**What is being asked**.
Run through the records and show each line that includes the string "placement".

**Extracted data**.
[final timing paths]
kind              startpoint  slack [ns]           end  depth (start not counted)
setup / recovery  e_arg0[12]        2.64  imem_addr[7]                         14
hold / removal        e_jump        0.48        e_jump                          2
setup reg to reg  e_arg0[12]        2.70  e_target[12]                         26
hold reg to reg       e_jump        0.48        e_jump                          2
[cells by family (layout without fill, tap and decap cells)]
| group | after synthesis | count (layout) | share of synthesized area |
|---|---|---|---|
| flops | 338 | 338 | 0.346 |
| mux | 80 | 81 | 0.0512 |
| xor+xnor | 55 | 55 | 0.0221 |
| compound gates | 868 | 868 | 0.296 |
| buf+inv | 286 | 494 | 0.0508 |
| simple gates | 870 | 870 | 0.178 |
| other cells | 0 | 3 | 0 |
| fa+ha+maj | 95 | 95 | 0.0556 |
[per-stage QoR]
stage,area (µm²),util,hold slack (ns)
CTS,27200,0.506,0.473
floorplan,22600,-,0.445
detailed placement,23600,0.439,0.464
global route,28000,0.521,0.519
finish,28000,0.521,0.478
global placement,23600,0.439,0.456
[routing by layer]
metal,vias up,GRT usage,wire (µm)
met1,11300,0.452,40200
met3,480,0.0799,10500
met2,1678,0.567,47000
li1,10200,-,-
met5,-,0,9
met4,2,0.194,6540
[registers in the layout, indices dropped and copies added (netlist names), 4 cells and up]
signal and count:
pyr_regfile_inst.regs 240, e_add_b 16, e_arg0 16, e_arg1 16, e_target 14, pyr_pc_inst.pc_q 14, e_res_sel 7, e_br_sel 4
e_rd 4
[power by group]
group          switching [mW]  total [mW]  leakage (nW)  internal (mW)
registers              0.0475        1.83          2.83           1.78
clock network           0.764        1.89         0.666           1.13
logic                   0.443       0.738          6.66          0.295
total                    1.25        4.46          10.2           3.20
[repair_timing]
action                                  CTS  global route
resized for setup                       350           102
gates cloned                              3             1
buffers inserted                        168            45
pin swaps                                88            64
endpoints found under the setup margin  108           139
This design comes from an exercise in tuning for small area and a short achievable clock period on the open sky130 flow, not from production work.
At most, simulation tests tie the RTL to the original design; equivalence was not proved.
Power figures rest on the tool's default switching activity, not on a simulated workload.

== lane 1 ==
## motion_command_word_parser_core
module motion_command_word_parser_core (
    input  logic        aclk,
    input  logic        aresetn,
    input  logic        s_valid,
    output logic        s_ready,
    input  logic [7:0]  s_rx_byte,
    output logic        m_valid,
    input  logic        m_ready,
    output logic [2:0]  m_status,
    output logic [1:0]  m_error_axis,
    output logic [16:0] m_x_mils,
    output logic [16:0] m_y_mils,
    output logic [16:0] m_z_mils,
    input  logic        cfg_valid,
    output logic        cfg_ready,
    input  logic [2:0]  cfg_index,
    input  logic [16:0] cfg_data
);
==> flow/config.mk <==
export PLATFORM = sky130hd
export DESIGN_NAME = motion_command_word_parser_core
export DESIGN_NICKNAME = motion_command_word_parser_core
export VERILOG_FILES = /design/flow/design.v
export SDC_FILE = /design/flow/constraint.sdc
export NUM_CORES = 4
export LEC_CHECK = 0
export ABC_AREA = 1
export ABC_CLOCK_PERIOD_IN_PS = 4500
export CAP_MARGIN = 20
export CORE_MARGIN = 2
export CORE_UTILIZATION = 40
export CTS_CLUSTER_DIAMETER = 90
export CTS_CLUSTER_SIZE = 30
export SETUP_SLACK_MARGIN = 5
export SLEW_MARGIN = 20
==> flow/constraint.sdc <==
create_clock -name core_clock -period 10.0 [get_ports {aclk}]
set_input_delay 2.0000 -clock core_clock [delete_from_list [all_inputs] [get_ports {aclk}]]
set_output_delay 2.0000 -clock core_clock [all_outputs]
set_load 0.01 [all_outputs]
standard.sh (not shown) runs the stock make flow with config.mk's settings and CLKGATE_MAP_FILE= SYNTH_SCRIPT=/design/flow/synth_recipe.tcl, a recipe that flattens the netlist after the stock synthesis.
==> flow/flow/run.sh <==
#!/bin/bash
# Layout flow: the standard flow (standard synthesis unchanged), with the
# port buffers made from plain buffers instead of delay buffers, the resizer
# allowed to pick any drive strength (not only cells of the same footprint),
# and a larger setup margin for timing repair. Each step's full output is in
# orfs/logs; make's own output is in make_finish.log here.
set -euo pipefail
bash standard.sh \
    "BUFFER_PORTS_ARGS=-buffer_cell sky130_fd_sc_hd__buf_1" \
    MATCH_CELL_FOOTPRINT=0 \
    SETUP_SLACK_MARGIN=5.6 \
    finish > make_finish.log 2>&1
The final layout from lane 1, which completed every stage, passed the timing, design-rule and antenna checks at the end of the flow.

**Output for this task**.
detailed placement,23600,0.439,0.464
global placement,23600,0.439,0.456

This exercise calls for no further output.